**EXERCISE DETAILS:** Report all lines of the data below that hold the word "tree".

(Collected data)

/---

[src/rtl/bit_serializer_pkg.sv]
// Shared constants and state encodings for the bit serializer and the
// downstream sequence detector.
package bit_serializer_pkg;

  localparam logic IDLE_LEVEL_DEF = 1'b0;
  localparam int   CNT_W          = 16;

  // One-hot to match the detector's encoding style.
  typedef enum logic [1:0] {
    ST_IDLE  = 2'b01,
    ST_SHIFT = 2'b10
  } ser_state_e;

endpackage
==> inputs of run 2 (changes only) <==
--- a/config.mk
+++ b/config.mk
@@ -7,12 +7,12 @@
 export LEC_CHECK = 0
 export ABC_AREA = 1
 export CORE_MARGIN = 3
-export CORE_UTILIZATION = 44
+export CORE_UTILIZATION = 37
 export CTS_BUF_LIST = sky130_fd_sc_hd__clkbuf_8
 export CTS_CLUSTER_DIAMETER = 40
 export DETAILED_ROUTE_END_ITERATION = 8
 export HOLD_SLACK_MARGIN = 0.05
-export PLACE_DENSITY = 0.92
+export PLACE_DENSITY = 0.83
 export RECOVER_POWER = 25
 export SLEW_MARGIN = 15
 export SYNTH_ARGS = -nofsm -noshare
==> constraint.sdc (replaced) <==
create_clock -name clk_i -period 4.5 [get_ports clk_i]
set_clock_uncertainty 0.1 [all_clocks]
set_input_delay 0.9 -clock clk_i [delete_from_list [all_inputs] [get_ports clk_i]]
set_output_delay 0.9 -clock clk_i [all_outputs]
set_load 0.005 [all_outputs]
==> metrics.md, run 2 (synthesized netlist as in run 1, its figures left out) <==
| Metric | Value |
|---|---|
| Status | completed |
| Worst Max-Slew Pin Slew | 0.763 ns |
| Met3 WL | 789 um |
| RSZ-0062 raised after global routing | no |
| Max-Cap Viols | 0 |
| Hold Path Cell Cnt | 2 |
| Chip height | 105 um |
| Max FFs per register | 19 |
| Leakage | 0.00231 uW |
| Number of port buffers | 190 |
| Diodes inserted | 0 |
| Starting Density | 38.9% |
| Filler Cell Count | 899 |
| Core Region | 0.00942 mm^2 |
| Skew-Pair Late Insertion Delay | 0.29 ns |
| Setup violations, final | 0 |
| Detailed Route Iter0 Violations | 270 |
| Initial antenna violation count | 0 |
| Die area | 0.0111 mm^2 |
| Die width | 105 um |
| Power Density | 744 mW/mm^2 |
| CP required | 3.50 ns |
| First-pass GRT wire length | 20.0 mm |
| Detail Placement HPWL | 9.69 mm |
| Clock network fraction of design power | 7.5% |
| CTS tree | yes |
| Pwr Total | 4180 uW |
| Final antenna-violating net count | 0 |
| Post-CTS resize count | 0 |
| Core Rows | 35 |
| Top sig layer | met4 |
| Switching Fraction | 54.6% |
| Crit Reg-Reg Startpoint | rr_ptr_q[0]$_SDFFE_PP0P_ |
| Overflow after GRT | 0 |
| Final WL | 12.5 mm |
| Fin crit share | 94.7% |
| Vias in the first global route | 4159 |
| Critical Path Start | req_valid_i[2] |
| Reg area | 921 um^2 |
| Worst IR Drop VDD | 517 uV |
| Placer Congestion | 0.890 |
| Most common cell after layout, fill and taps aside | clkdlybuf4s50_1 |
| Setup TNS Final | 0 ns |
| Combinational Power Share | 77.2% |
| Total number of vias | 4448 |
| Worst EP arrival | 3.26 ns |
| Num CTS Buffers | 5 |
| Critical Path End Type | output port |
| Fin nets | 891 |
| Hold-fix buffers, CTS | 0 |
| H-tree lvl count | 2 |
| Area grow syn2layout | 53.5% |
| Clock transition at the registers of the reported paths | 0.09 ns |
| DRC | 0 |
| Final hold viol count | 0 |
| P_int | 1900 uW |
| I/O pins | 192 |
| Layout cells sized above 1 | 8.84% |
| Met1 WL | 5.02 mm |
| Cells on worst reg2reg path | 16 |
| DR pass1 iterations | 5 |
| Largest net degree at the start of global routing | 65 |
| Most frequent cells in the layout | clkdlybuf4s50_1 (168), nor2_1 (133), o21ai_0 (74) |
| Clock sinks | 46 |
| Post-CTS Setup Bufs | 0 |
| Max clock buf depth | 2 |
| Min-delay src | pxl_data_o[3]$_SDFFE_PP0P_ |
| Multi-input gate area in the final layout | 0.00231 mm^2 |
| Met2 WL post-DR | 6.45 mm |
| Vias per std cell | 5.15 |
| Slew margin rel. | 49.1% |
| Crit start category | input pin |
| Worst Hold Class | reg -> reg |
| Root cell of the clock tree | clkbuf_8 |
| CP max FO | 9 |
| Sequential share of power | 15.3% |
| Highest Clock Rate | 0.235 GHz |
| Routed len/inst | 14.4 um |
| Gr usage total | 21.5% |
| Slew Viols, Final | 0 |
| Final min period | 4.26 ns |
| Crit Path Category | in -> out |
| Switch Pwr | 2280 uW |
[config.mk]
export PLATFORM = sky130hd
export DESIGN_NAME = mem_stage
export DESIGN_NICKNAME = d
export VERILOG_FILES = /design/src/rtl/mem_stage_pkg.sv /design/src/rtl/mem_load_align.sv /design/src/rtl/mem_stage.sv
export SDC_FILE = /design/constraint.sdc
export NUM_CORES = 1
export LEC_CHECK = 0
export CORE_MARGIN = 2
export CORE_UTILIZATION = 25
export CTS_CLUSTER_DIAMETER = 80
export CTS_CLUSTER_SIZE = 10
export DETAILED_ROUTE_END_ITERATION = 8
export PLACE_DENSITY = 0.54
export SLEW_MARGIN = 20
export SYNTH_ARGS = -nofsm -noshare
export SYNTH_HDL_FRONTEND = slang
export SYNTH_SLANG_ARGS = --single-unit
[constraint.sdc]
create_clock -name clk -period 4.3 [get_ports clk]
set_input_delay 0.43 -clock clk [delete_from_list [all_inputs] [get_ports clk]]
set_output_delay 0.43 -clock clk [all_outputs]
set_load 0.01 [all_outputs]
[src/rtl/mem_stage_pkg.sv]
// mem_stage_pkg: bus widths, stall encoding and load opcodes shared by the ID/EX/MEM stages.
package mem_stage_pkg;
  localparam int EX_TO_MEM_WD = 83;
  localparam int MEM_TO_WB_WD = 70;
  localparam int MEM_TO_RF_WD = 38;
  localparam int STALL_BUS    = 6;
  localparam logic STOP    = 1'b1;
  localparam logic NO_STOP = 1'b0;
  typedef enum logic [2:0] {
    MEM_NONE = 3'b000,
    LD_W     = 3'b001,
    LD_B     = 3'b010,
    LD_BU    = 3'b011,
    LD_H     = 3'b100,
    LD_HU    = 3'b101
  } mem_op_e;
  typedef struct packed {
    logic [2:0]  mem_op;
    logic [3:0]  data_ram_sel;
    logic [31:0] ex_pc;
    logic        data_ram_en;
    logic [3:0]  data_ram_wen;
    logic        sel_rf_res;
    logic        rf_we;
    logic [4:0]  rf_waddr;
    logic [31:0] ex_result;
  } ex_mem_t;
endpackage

\---

**RESPONSE BOX:**
| CTS tree | yes |
| H-tree lvl count | 2 |
| Root cell of the clock tree | clkbuf_8 |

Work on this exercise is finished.